Looking Forward not Backward

Posted September 21st, 2011 by Trendfinder and filed in Articles / Announcements

When you are driving down the road do you only look in the rear-view mirror or do you look at the road in front of you?

When you are making investment decisions do you make them based on what you expect in the future or what has happened in the past?

When you are choosing a trading system/methodology do you look at past results only or base your choice on what is likely to happen in the future?

Based on conversations I have had recently with brokers, clients and potential clients, the tendency seems to be looking at what has happened in the past NOT what is likely to happen in the future.

If you don’t drive by looking backwards, then why make investment choices by looking backwards?

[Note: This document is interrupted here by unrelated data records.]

This design comes from an exercise in tuning for small area and a short achievable clock period on the open sky130 flow, not from production work. The RTL was checked by simulation tests, not by an equivalence proof against the original design. No activity file was given, so power comes from the tool's default toggle rates.

## flow/flow/run.sh

```bash
#!/bin/bash
# Layout: the standard flow (standard.sh, all steps), except that the port buffers
# that buffer_ports adds during placement are a plain buffer (sky130_fd_sc_hd__buf_2)
# rather than the delay-cell buffer it picks by itself. make's and every ORFS step's
# full output is in standard.log here and in orfs/logs/.
set -euo pipefail
export BUFFER_PORTS_ARGS="-buffer_cell sky130_fd_sc_hd__buf_2"
bash standard.sh finish > standard.log 2>&1
```

## flow/standard.sh

```bash
#!/bin/bash
# synth_recipe.tcl (not shown) runs the flow's synth.tcl, then flattens the netlist and writes it again
# the make line also repeats each setting of config.mk as NAME=value (left out here)
make -C /OpenROAD-flow-scripts/flow DESIGN_CONFIG=/design/flow/config.mk WORK_HOME=/design/flow/orfs CLKGATE_MAP_FILE= SYNTH_SCRIPT=/design/flow/synth_recipe.tcl "${@:-finish}"
```

## flow/config.mk

```make
export PLATFORM = sky130hd
export DESIGN_NAME = regfile_mp_sb
export DESIGN_NICKNAME = regfile_mp_sb
export VERILOG_FILES = /design/flow/design.v
export SDC_FILE = /design/flow/constraint.sdc
export NUM_CORES = 4
export LEC_CHECK = 0
export CAP_MARGIN = 20
export CORE_MARGIN = 2
export CORE_UTILIZATION = 50
export CTS_BUF_LIST = sky130_fd_sc_hd__clkbuf_4 sky130_fd_sc_hd__clkbuf_8
export PLACE_DENSITY = 0.65
export SETUP_SLACK_MARGIN = 1.4
export SLEW_MARGIN = 20
export SYNTH_HIERARCHICAL = 1
```

## flow/constraint.sdc

```tcl
create_clock -name core_clock -period 6.5 [get_ports {clk}]
set_input_delay 1.3000 -clock core_clock [delete_from_list [all_inputs] [get_ports {clk}]]
set_output_delay 1.3000 -clock core_clock [all_outputs]
set_load 0.01 [all_outputs]
```

## flow/design.v

```verilog
package regfile_mp_sb_pkg;
  localparam int RF_DATA_W   = 32;
  localparam int RF_ADDR_W   = 5;
  localparam int RF_NUM_RD   = 2;
  localparam int RF_ZERO_IDX = 0;
  typedef logic [RF_ADDR_W-1:0] rf_addr_t;
  typedef logic [RF_DATA_W-1:0] rf_data_t;
  typedef struct packed {
    rf_addr_t rs;
    rf_addr_t rt;
  } rf_rd_req_t;
  typedef struct packed {
    rf_data_t rs_val;
    rf_data_t rt_val;
  } rf_rd_rsp_t;
endpackage
module regfile_rd_port #(
  parameter int DATA_W = regfile_mp_sb_pkg::RF_DATA_W,
  parameter int DEPTH  = 32
) (
  input  logic [4:0]                   raddr,
  input  logic [DEPTH-1:1][DATA_W-1:0] regs_n,   
  input  logic [DEPTH-1:1]             valid,
  input  logic [DEPTH-1:1]             busy,
  input  logic [4:0]                   waddr,
  input  logic                         wren,
  input  logic [DATA_W-1:0]            wdata,
  output logic [DATA_W-1:0]            rdata,
  output logic                         rbusy
);
  logic [3:0] lo;
  logic [7:0] hi;
  for (genvar j = 0; j < 4; j++) begin : g_lo
    rf_g_dec2 #(.V(j)) u_lo (.a(raddr[1:0]), .y(lo[j]));
  end
  for (genvar m = 0; m < 8; m++) begin : g_hi
    rf_g_dec3 #(.V(m)) u_hi (.a(raddr[4:2]), .y(hi[m]));
  end
  logic [4:0] eq;
  logic       hit_n0, hit_n1, a_zero, byp;
  for (genvar j = 0; j < 5; j++) begin : g_eq
    rf_g_xnor2 u_eq (.a(raddr[j]), .b(waddr[j]), .y(eq[j]));
  end
  rf_g_nand3 u_hn0 (.a(eq[0]), .b(eq[1]), .c(eq[2]), .y(hit_n0));
  rf_g_nand3 u_hn1 (.a(eq[3]), .b(eq[4]), .c(wren),  .y(hit_n1));
  rf_g_and2  u_az  (.a(lo[0]), .b(hi[0]), .y(a_zero));
  rf_g_nor3  u_byp (.a(hit_n0), .b(hit_n1), .c(a_zero), .y(byp));
  logic [DEPTH-1:1] nsel;
  for (genvar i = 1; i < DEPTH; i++) begin : g_sel
    rf_g_nand3 u_sel (.a(lo[i%4]), .b(hi[i/4]), .c(valid[i]), .y(nsel[i]));
  end
  for (genvar b = 0; b < DATA_W; b++) begin : g_bit
    logic [15:0] t;
    for (genvar g = 0; g < 15; g++) begin : g_oai
      rf_g_oai22 u_oai (.a0(nsel[2*g+1]), .a1(regs_n[2*g+1][b]), .b0(nsel[2*g+2]), .b1(regs_n[2*g+2][b]), .y(t[g]));
    end
    rf_g_nor2 u_last (.a(nsel[31]), .b(regs_n[31][b]), .y(t[15]));
    logic z;
    rf_g_or16c u_o (.a(t), .c(byp), .y(z));
    rf_g_a21o  u_m (.a0(byp), .a1(wdata[b]), .b(z), .y(rdata[b]));
  end
  logic [7:0] gb;
  logic [3:0] x;
  for (genvar m = 0; m < 8; m++) begin : g_bg
    logic [1:0] p;
    rf_g_aoi22 u_p0 (.a0(lo[0]), .a1(m == 0 ? 1'b0 : busy[4*m+0]), .b0(lo[1]), .b1(busy[4*m+1]), .y(p[0]));
    rf_g_aoi22 u_p1 (.a0(lo[2]), .a1(busy[4*m+2]),                 .b0(lo[3]), .b1(busy[4*m+3]), .y(p[1]));
    rf_g_nand2 u_g  (.a(p[0]), .b(p[1]), .y(gb[m]));
  end
  for (genvar q = 0; q < 4; q++) begin : g_bx
    rf_g_aoi22 u_x (.a0(hi[2*q]), .a1(gb[2*q]), .b0(hi[2*q+1]), .b1(gb[2*q+1]), .y(x[q]));
  end
  rf_g_aoi41 u_rb (.a(x[0]), .b(x[1]), .c(x[2]), .d(x[3]), .e(byp), .y(rbusy));
endmodule
module rf_g_aoi22 (input logic a0, a1, b0, b1, output logic y);
  assign y = ~((a0 & a1) | (b0 & b1));
endmodule
module rf_g_aoi41 (input logic a, b, c, d, e, output logic y);
  assign y = ~((a & b & c & d) | e);
endmodule
module rf_g_nand4 (input logic a, b, c, d, output logic y);
  assign y = ~(a & b & c & d);
endmodule
module rf_g_nand3 (input logic a, b, c, output logic y);
  assign y = ~(a & b & c);
endmodule
module rf_g_nand2 (input logic a, b, output logic y);
  assign y = ~(a & b);
endmodule
module rf_g_nor3 (input logic a, b, c, output logic y);
  assign y = ~(a | b | c);
endmodule
module rf_g_oai22 (input logic a0, a1, b0, b1, output logic y);
  assign y = ~((a0 | a1) & (b0 | b1));
endmodule
module rf_g_or16c (input logic [15:0] a, input logic c, output logic y);
  logic [3:0] u;
  assign u[0] = ~|a[3:0];
  assign u[1] = ~|a[7:4];
  assign u[2] = ~|a[11:8];
  assign u[3] = ~|a[15:12];
  assign y    = ~((&u) | c);
endmodule
module rf_g_a21o (input logic a0, a1, b, output logic y);
  assign y = (a0 & a1) | b;
endmodule
module rf_g_nor2 (input logic a, b, output logic y);
  assign y = ~(a | b);
endmodule
module rf_g_and2 (input logic a, b, output logic y);
  assign y = a & b;
endmodule
module rf_g_xnor2 (input logic a, b, output logic y);
  assign y = ~(a ^ b);
endmodule
module rf_g_dec2 #(parameter int V = 0) (input logic [1:0] a, output logic y);
  assign y = (a == 2'(V));
endmodule
module rf_g_dec3 #(parameter int V = 0) (input logic [2:0] a, output logic y);
  assign y = (a == 3'(V));
endmodule
module rf_g_dec3e #(parameter int V = 0) (input logic [2:0] a, input logic e, output logic y);
  assign y = e && (a == 3'(V));
endmodule
module regfile_mp_sb #(
  parameter int DATA_W   = regfile_mp_sb_pkg::RF_DATA_W,
  parameter int ADDR_W   = regfile_mp_sb_pkg::RF_ADDR_W,
  parameter int NUM_RD   = regfile_mp_sb_pkg::RF_NUM_RD
) (
  input  logic                     clk,
  input  logic                     rst_n,
  input  logic [NUM_RD*ADDR_W-1:0] raddr,
  output logic [NUM_RD*DATA_W-1:0] rdata,
  output logic [NUM_RD-1:0]        rbusy,
  input  logic                     wren,
  input  logic [ADDR_W-1:0]        waddr,
  input  logic [DATA_W-1:0]        wdata,
  input  logic                     alloc_en,
  input  logic [ADDR_W-1:0]        alloc_addr,
  input  logic                     flush,
  output logic [ADDR_W:0]          busy_cnt
);
  localparam int DEPTH = 2**ADDR_W;
  logic [DEPTH-1:1][DATA_W-1:0] regs_n;    
  logic [DATA_W-1:0] wdata_n;
  logic [DEPTH-1:1] valid;
  logic [DEPTH-1:1] busy;
  logic [DEPTH-1:1] busy_nxt;
  logic [DEPTH-1:1] busy_ret;
  logic [DEPTH-1:1] wdec;
  logic [DEPTH-1:1] nwdec;
  logic [DEPTH-1:1] adec;
  logic [3:0]       wlo;
  logic [7:0]       whi;
  logic [ADDR_W:0]  busy_cnt_q;
  logic [ADDR_W:0]  cnt_nxt;
  logic [ADDR_W:0]  cnt_up;
  logic [ADDR_W:0]  cnt_dn;
  logic             cnt_inc;
  logic             cnt_dec;
  logic             alloc_any;
  for (genvar j = 0; j < 4; j++) begin : g_wlo
    rf_g_dec2 #(.V(j)) u_wlo (.a(waddr[1:0]), .y(wlo[j]));
  end
  for (genvar m = 0; m < 8; m++) begin : g_whi
    rf_g_dec3e #(.V(m)) u_whi (.a(waddr[4:2]), .e(wren), .y(whi[m]));
  end
  for (genvar i = 1; i < DEPTH; i++) begin : g_wdec
    rf_g_and2  u_wd  (.a(wlo[i%4]), .b(whi[i/4]), .y(wdec[i]));
    rf_g_nand2 u_nwd (.a(wlo[i%4]), .b(whi[i/4]), .y(nwdec[i]));
  end
  always_comb begin
    for (int i = 1; i < DEPTH; i++)
      adec[i] = alloc_en && (alloc_addr == ADDR_W'(i));
  end
  assign wdata_n = ~wdata;
  always_ff @(posedge clk) begin
    for (int i = 1; i < DEPTH; i++)
      if (wdec[i]) regs_n[i] <= wdata_n;
  end
  always_ff @(posedge clk or negedge rst_n) begin
    if (!rst_n) valid <= '0;
    else        valid <= valid | wdec;
  end
  assign busy_ret  = busy & nwdec;
  assign busy_nxt  = (flush ? '0 : busy_ret) | adec;
  assign cnt_dec   = |(busy & wdec);
  assign cnt_inc   = |(adec & ~busy_ret);
  assign alloc_any = |adec;
  assign cnt_up    = busy_cnt_q + 1'b1;
  assign cnt_dn    = busy_cnt_q - 1'b1;
  always_comb begin
    if (flush)
      cnt_nxt = {{ADDR_W{1'b0}}, alloc_any};
    else if (cnt_inc && !cnt_dec)
      cnt_nxt = cnt_up;
    else if (cnt_dec && !cnt_inc)
      cnt_nxt = cnt_dn;
    else
      cnt_nxt = busy_cnt_q;
  end
  always_ff @(posedge clk or negedge rst_n) begin
    if (!rst_n) begin
      busy       <= '0;
      busy_cnt_q <= '0;
    end else begin
      busy       <= busy_nxt;
      busy_cnt_q <= cnt_nxt;
    end
  end
  assign busy_cnt = busy_cnt_q;
  for (genvar k = 0; k < NUM_RD; k++) begin : g_rd
    regfile_rd_port #(
      .DATA_W(DATA_W),
      .DEPTH (DEPTH)
    ) u_rd (
      .raddr(raddr[k*ADDR_W +: ADDR_W]),
      .regs_n(regs_n),
      .valid(valid),
      .busy (busy),
      .waddr(waddr),
      .wren (wren),
      .wdata(wdata),
      .rdata(rdata[k*DATA_W +: DATA_W]),
      .rbusy(rbusy[k])
    );
  end
endmodule
```

==> qor.csv, run 1 <==
metric;value;unit
height of the die;300;um
max incr delay on CP;0.50;ns
R2R Path Start;busy[6];
Hold Path Class;register to register;
GP Congestion;0.949;
Initial Utilization;50.4;%
Min-Delay Path Depth;1;
part of the cycle the worst path needs;80.7;%
I/O Buffers;128;
#FFs+latches synth;1060;
TritonCTS Sinks;1060;
CTS HTree Levels;4;
Setup CP Type;input pin to primary output;
Synth Net Count;3028;
CP arrival;3.95;ns
Post-Syn Instances;2966;
Post-synth EDFFs;992;
Max Clk Rate;191;MHz
outcome;complete, no violations;
Synth cell types;63;
syn avg cell area;14.7;um^2
largest net degree at the start of global routing;69;
Hold Crit Start;valid[24];
crit-path most repeated cell;buf_2;
dpl hpwl;99900;um
site row count;108;
1st-pass router iterations;6;
TNS Setup;0;ns
Total GRT Usage;38.7;%
Rel. slew slack;30.8;%
Synthesis Warnings;7;
worst path required time;5.20;ns
leakage power;16.6;nW
CTS Hold Bufs;0;
RSZ-0062 raised after global routing;true;
IO Count;129;
WHS Endpoint;valid[24];
routed vias/inst;7.74;
area delta synth->final;17.0;%
die width;300;um
CTS tree;done;
initial antenna violation count;5;
drt total wl;177000;um
Core Region;86600;um^2
clk buf depth;3;
Final ANT Viol Nets;0;
Final min period;5.25;ns
routed vias;36400;
CTS buffer count;167;
Max-Cap Viols;0;
CP endpoint kind;primary output;
Reg2Reg Depth;14;
gr ovfl total;0;
FF-to-FF End;busy_cnt_q[5];
fraction of layout cells with a size suffix above 1;21.9;%
ys flop type;edfxtp_1;
most frequent cells in the layout;o22ai_1, edfxtp_1, nor4_1;
reg-to-reg slack, setup;2.67;ns
Synth async-reset ratio;6.42;%
Final Setup Violations;0;
post-synthesis cell area;43700;um^2
DRC Markers;0;
final net count;3467;
clk_skew;0.0199;ns
Worst VDD drop;0.238;mV
detail-routed net length per standard cell;37.6;um
count of final hold-check violations;0;
Root Driver;clkbuf_8;
P per Cell Area;281;nW/um^2
Clock transition at path regs;0.06;ns
Worst path slowest cell;nor4_2;
CP Cell Sequence;buf_2 -> and2_2 -> buf_4 -> nand3_2 -> buf_6 -> o22ai_1 -> nor4_2 -> a41oi_1 -> a21o_1 -> buf_2;
Slew @ Worst Pin;1.04;ns
DIE AREA;89700;um^2
total power;14.3;mW
sequential-to-total area share from yosys stat;72.1;%
global-route wire length before repair;247000;um
DR iter-0 viols;6361;
vias in the first global route;35400;
crit start category;input pin;
insertion delay to the later sink of the worst-skew pair;0.86;ns
CP max FO;15;
Final Max Slew Viols;0;
[critical path, delay by kind of cell]
kind	cells	cell delay (ns)
AOI/OAI and AO/OA	3	0.82
and+or+nand+nor	3	0.96
buffers and inverters	4	0.85
[Yosys cell counts (all sizes together) (17+ instances only)]
library cell  instances  area share, %
and2                 36           0.52
a22oi                53            1.4
nand3                77           0.88
inv                  38           0.33
nor4                256            3.7
o22ai               992             14
edfxtp              992             68
a41oi                66            1.4
dfrtp                68            3.9
a21o                 66            1.1
nor2                 69           0.59
nand2                82           0.70
a21oi                17           0.19
or2                  32           0.46
[metal layers]
layer | track usage [%] | share of wire, % | wire length [um] | vias to the layer above
met5 | 0.370 | 0.051 | 91 | -
met4 | 22.2 | 7.0 | 12300 | 8
met3 | 13.9 | 17 | 29600 | 920
met2 | 56.4 | 43 | 75500 | 3895
met1 | 50.2 | 33 | 59200 | 17500
li1 | - | - | - | 14000
[registers in the layout, summed over array words and instances, names as in the netlist]
name        flops
busy           31
regs_n        992
valid          31
busy_cnt_q      6
[Yosys stat by module, one instance, submodules excluded, excerpt]
| module | flops+latches | cells inside |
|---|---|---|
| regfile_mp_sb | 1060 | 1320 |
| rf_g_nor2 | 0 | 1 |
| rf_g_oai22 | 0 | 1 |
| rf_g_a21o | 0 | 1 |
| rf_g_xnor2 | 0 | 1 |
| rf_g_nand3 | 0 | 1 |
| rf_g_nand2 | 0 | 1 |
| rf_g_nor3 | 0 | 1 |
| rf_g_aoi41 | 0 | 1 |
| rf_g_and2 | 0 | 1 |
| rf_g_aoi22 | 0 | 1 |
| rf_g_or16c | 0 | 5 |
[report_power, final]
group          switching, mW  internal, mW
logic                  0.705         0.365
registers              0.122          7.60
clock network           2.68          2.87
total                   3.50          10.8
[through the flow]
step | hold slack, ns | utilization (%) | setup WS (ns) | cell area (um^2) | cells
final | 0.545 | 59.0 | 1.25 | 51100 | 4703
after global routing | 0.561 | 59.0 | 1.31 | 51100 | 4698
after CTS | 0.543 | 58.5 | 1.34 | 50700 | 4683
after detailed placement | 0.523 | 54.5 | 0.976 | 47200 | 4377
after global placement | 0.521 | 54.5 | 1.04 | 47200 | 4377
after floorplan | 0.461 | - | 1.44 | 43700 | 2966
[kinds of logic after synthesis]
| logic type | share of synthesized area, % |
|---|---|
| multiplexers | 0.0487 |
| adder cells (fa/ha/maj) | 0.160 |
| flip-flops | 72.1 |
| XOR/XNOR | 0.261 |
| AND/OR/NAND/NOR | 8.18 |
| AO/OA/AOI/OAI | 18.7 |
| buffers and inverters | 0.510 |
| other | 0.0172 |
[worst max-delay path by stage]
stage	depth (start not counted)	start	to	slack [ns]
final	10	raddr[0]	rdata[18]	1.25
after CTS	9	raddr[2]	rdata[23]	1.34
after global routing	10	raddr[0]	rdata[23]	1.31
after floorplan	15	waddr[0]	busy_cnt_q[5]	1.44
after detailed placement	9	raddr[2]	rdata[23]	0.98
after global placement	9	raddr[2]	rdata[23]	1.04
[cell type report]
cell class,count,area (um^2)
fillers,6591,35500
well taps,1155,1450
multi-input cells,1853,12800
inverters,38,143
repair buffers,285,2030
flip-flops and latches,1060,31500
diodes,6,15.0
clock buffers,224,2750
clock inverters,82,468
[what timing repair did]
action | 4_1_cts | 5_1_grt
pin swaps | 0 | 5
hold endpoints to repair | 0 | 0
resized for setup | 44 | 42
buffers inserted | 0 | 14
setup endpoints to repair | 64 | 50
==> run 2, diff against run 1 <==
==> flow/run.sh (new file) <==
#!/bin/bash
# synth_recipe.tcl (not shown) runs the flow's synth.tcl, then flattens the netlist and writes it again
# the make line also repeats each setting of config.mk as NAME=value (left out here)
make -C /OpenROAD-flow-scripts/flow DESIGN_CONFIG=/design/flow/config.mk WORK_HOME=/design/flow/orfs CLKGATE_MAP_FILE= SYNTH_SCRIPT=/design/flow/synth_recipe.tcl finish
removed: flow/flow/run.sh
removed: flow/standard.sh
==> qor.csv, run 2 <==
metric;value;unit;change
outcome;complete, no violations;;
Combinational Power Share;8.8;%;+1.3 points
WP buf/inv;4;;unchanged
Initial Utilization;50.4;%;unchanged
Int Pwr;11.1;mW;+2.4%
initial antenna violation count;10;;+5
Synth cell types;63;;unchanged
die width;300;um;unchanged
Clk network pwr share;38.6;%;about the same
CTS HTree Levels;4;;unchanged
Final Setup Violations;0;;unchanged
I/O Buffers;128;;unchanged
Clock transition at path regs;0.05;ns;about the same
DR iter-0 viols;6759;;+6.3%
dpl hpwl;94600;um;-5.3%
area share of the largest cell type after synthesis;68.2;%;unchanged
routed vias;36800;;+1.2%
site row count;108;;unchanged
synth top area cells;edfxtp_1, o22ai_1, dfrtp_1, nor4_1, a41oi_1;;
CP Cell Sequence;clkbuf_4 -> and3b_2 -> buf_6 -> nand3_4 -> buf_16 -> o22ai_1 -> nor4_2 -> a41oi_2 -> a21o_1 -> clkdlybuf4s50_1;;
IO Count;129;;unchanged
largest net degree at the start of global routing;69;;unchanged
pre-CTS WS;0.429;ns;-0.547 ns
Synth Area in Compound Gates;18.7;%;unchanged
Post-DP Area;48400;um^2;+2.5%
Final min period;5.19;ns;-0.0596 ns
global-route wire length before repair;249000;um;+0.77%
P_sw;3.57;mW;+1.8%
Setup CP Type;input pin to primary output;;
Final Max Slew Viols;0;;unchanged
clk_skew;0.0116;ns;-0.00828 ns
leakage power;18.0;nW;+8.9%
CP arrival;3.89;ns;-0.06 ns
Seq pwr share;52.7;%;-1.2 points
CTS buffer count;168;;+0.60%
P per Cell Area;267;nW/um^2;-4.7%
Synth Net Count;3028;;unchanged
largest family of logic cells by synthesized area;compound AO/OA/AOI/OAI gates;;
switching fraction of total power;24.3;%;-0.10 points
Max Clk Rate;193;MHz;+1.1%
area share of and/or/nand/nor cells after synthesis;8.18;%;unchanged
worst path required time;5.20;ns;about the same
count of final hold-check violations;0;;unchanged
routed vias/inst;7.66;;-0.98%
CTS Hold Bufs;0;;unchanged
commonest non-fill, non-tap cell in the layout;edfxtp_1;;
Rel. slew slack;27.7;%;-3.1 points
Largest regs;regs_n x992, busy x31, valid x31;;
Post-Syn Instances;2966;;unchanged
detail-routed net length per standard cell;38.8;um;+3.2%
GP Congestion;0.956;;+0.72%
Crit path max-delay family;buffers and inverters;;
sequential-to-total area share from yosys stat;72.1;%;unchanged
fraction of layout cells with a size suffix above 1;24.9;%;+3.0 points
Slew @ Worst Pin;1.08;ns;+0.0432 ns
#FFs+latches synth;1060;;unchanged
final worst slack;1.31;ns;+0.0596 ns
Hold Path Class;register to register;;
DRC Markers;0;;unchanged
Post-synth EDFFs;992;;unchanged
DIE AREA;89700;um^2;unchanged
insertion delay to the later sink of the worst-skew pair;0.88;ns;+0.02 ns
Synth area leader;edfxtp_1;;
max reg flops;992;;unchanged
adder-cell share of the synthesized area;0.160;%;unchanged
area delta synth->final;25.6;%;
final net count;3575;;+3.1%
post-synthesis xor/xnor area fraction;0.261;%;unchanged
Worst path slowest cell;nor4_2;;
CTS tree;done;;
Final Non-Filler Cells;4807;;+2.2%
Root Driver;clkbuf_8;;
TNS Setup;0;ns;unchanged
Min Hold Slack;0.538;ns;-0.00658 ns
CP max FO;9;;-6
Synthesis Warnings;7;;unchanged
Inst Count DP;4396;;+0.43%
Final ANT Viol Nets;0;;unchanged
fin util;63.3;%;+4.3 points
syn avg cell area;14.7;um^2;unchanged
Synth top cells by count;edfxtp_1, o22ai_1, nor4_1, nand2_1, nand3_1;;
1st-pass router iterations;10;;+4
part of the cycle the worst path needs;79.8;%;-0.92 points
crit start category;input pin;;
Max-Cap Viols;0;;unchanged
total power;14.7;mW;+2.2%
Fill cells;6104;;-7.4%
clk buf depth;3;;unchanged
vias in the first global route;36000;;+1.6%
gr ovfl total;0;;unchanged
CP endpoint kind;primary output;;
Most flops, register;regs_n;;
post-synthesis cell area;43700;um^2;unchanged
max incr delay on CP;0.49;ns;about the same
Total GRT Usage;39.2;%;+0.48 points
drt total wl;186000;um;+5.5%
TritonCTS Sinks;1060;;unchanged
multiplexer area fraction after synthesis;0.0487;%;unchanged
Worst VDD drop;0.209;mV;-12%
post-route cell area;54800;um^2;+7.3%
height of the die;300;um;unchanged
Synth async-reset ratio;6.42;%;unchanged
RSZ-0062 raised after global routing;true;;
most frequent cells in the layout;edfxtp_1, o22ai_1, clkbuf_8;;
Core Region;86600;um^2;unchanged
ys flop type;edfxtp_1;;
==> run 2: cell count changes in the layout (fill, tap and decap cells not counted), moves of 11 or more <==
cell / delta
nor4_2: +90
dlymetal6s2s_1: +11
o22ai_2: +16
buf_4: +16
o22ai_1: -16
clkbuf_16: +12
buf_2: -124
nor4_1: -98
buf_12: +57
clkdlybuf4s50_1: +101
a41oi_2: +21
a41oi_1: -21
==> run 2: kinds of logic after synthesis <==
kind of cell               count (synthesis)
and+or+nand+nor                          614
buffers and inverters                     53
AOI/OAI and AO/OA                       1217
DFF                                     1060
adders and majority gates                  5
muxes                                      2
xor gates and xnor gates                  13
other                                      2
==> run 2: power groups by stage <==
stage,sequential [mW],clock (mW),combinational [mW]
finish,7.73,5.66,1.28
CTS,7.72,5.64,1.20
global route,7.74,5.94,1.33
floorplan,7.81,0,0.554
detailed placement,7.85,0,1.12
global placement,7.84,0,1.10
==> run 2: metal layers <==
layer  GRT usage (%)  wire [um]  up-vias
met2            57.1      79400     3774
met4            26.7      14800       10
li1                -          -    14200
met1            48.2      60400    17900
met5               0        172        -
met3            15.5      31600      893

I think I know why.  Because it is MUCH easier to look backward (past) than it is to look forward (future).  Also, you are never wrong when you look backward but are often wrong when looking forward.  So why bother even looking forward if you are probably wrong!  I think that mentality has to be overcome for successful investing.  I know I have had to deal with this…it is very easy for a system developer to only look backward since that is the data we have to test on.  However, I think trading and investment system success only happens when one develops the ability to base decisions on the probable future instead of the certain past.  Let me repeat that, I assert that trading system and investment success only happens when one develops the ability to base decisions on the probable future instead of the certain past.

Now, how do we determine the probable future?  Well, unless you can see the future (I can’t), the best you can do is look at what is happening right now.  To continue with the driving analogy, we can look at our speed, weather conditions, number of cars on the road, lanes of traffic, etc. to determine our probable future (will we get where we want on time, is someone going to pull out in front of us, etc.).  For trading, are the strategies performing as expected, what is current volatility and 3 month implied volatility and is that good/bad typically for this system, is there any outside influence on the market (i.e. FED POMO buying/selling), etc.

System trading is not easy.  And trading systems after you have had big losses is even tougher.  Specifically with my systems, by far the most common thought is that these systems don’t work anymore because of the results the first half of the year.  Well, ALL systems have drawdowns and now these systems have come out of one of their biggest ones, and I assert the reason for the big drawdown is because the market behavior changes when the FED is pumping in money like it did during QE1 and QE2 (ref. blog post: http://trendfindertrading.com/blog/?p=1920).  Now that the intervention is over, these systems are back to performing as expected.  Also, current volatility and 3 month implied volatility are high, which is when these systems typically make their largest profits.  Is it certain Trendfinder’s systems will have large profits the next few months?  Of course not, but based on current conditions that is the likely future in my opinion.

Take on looking forward not backward.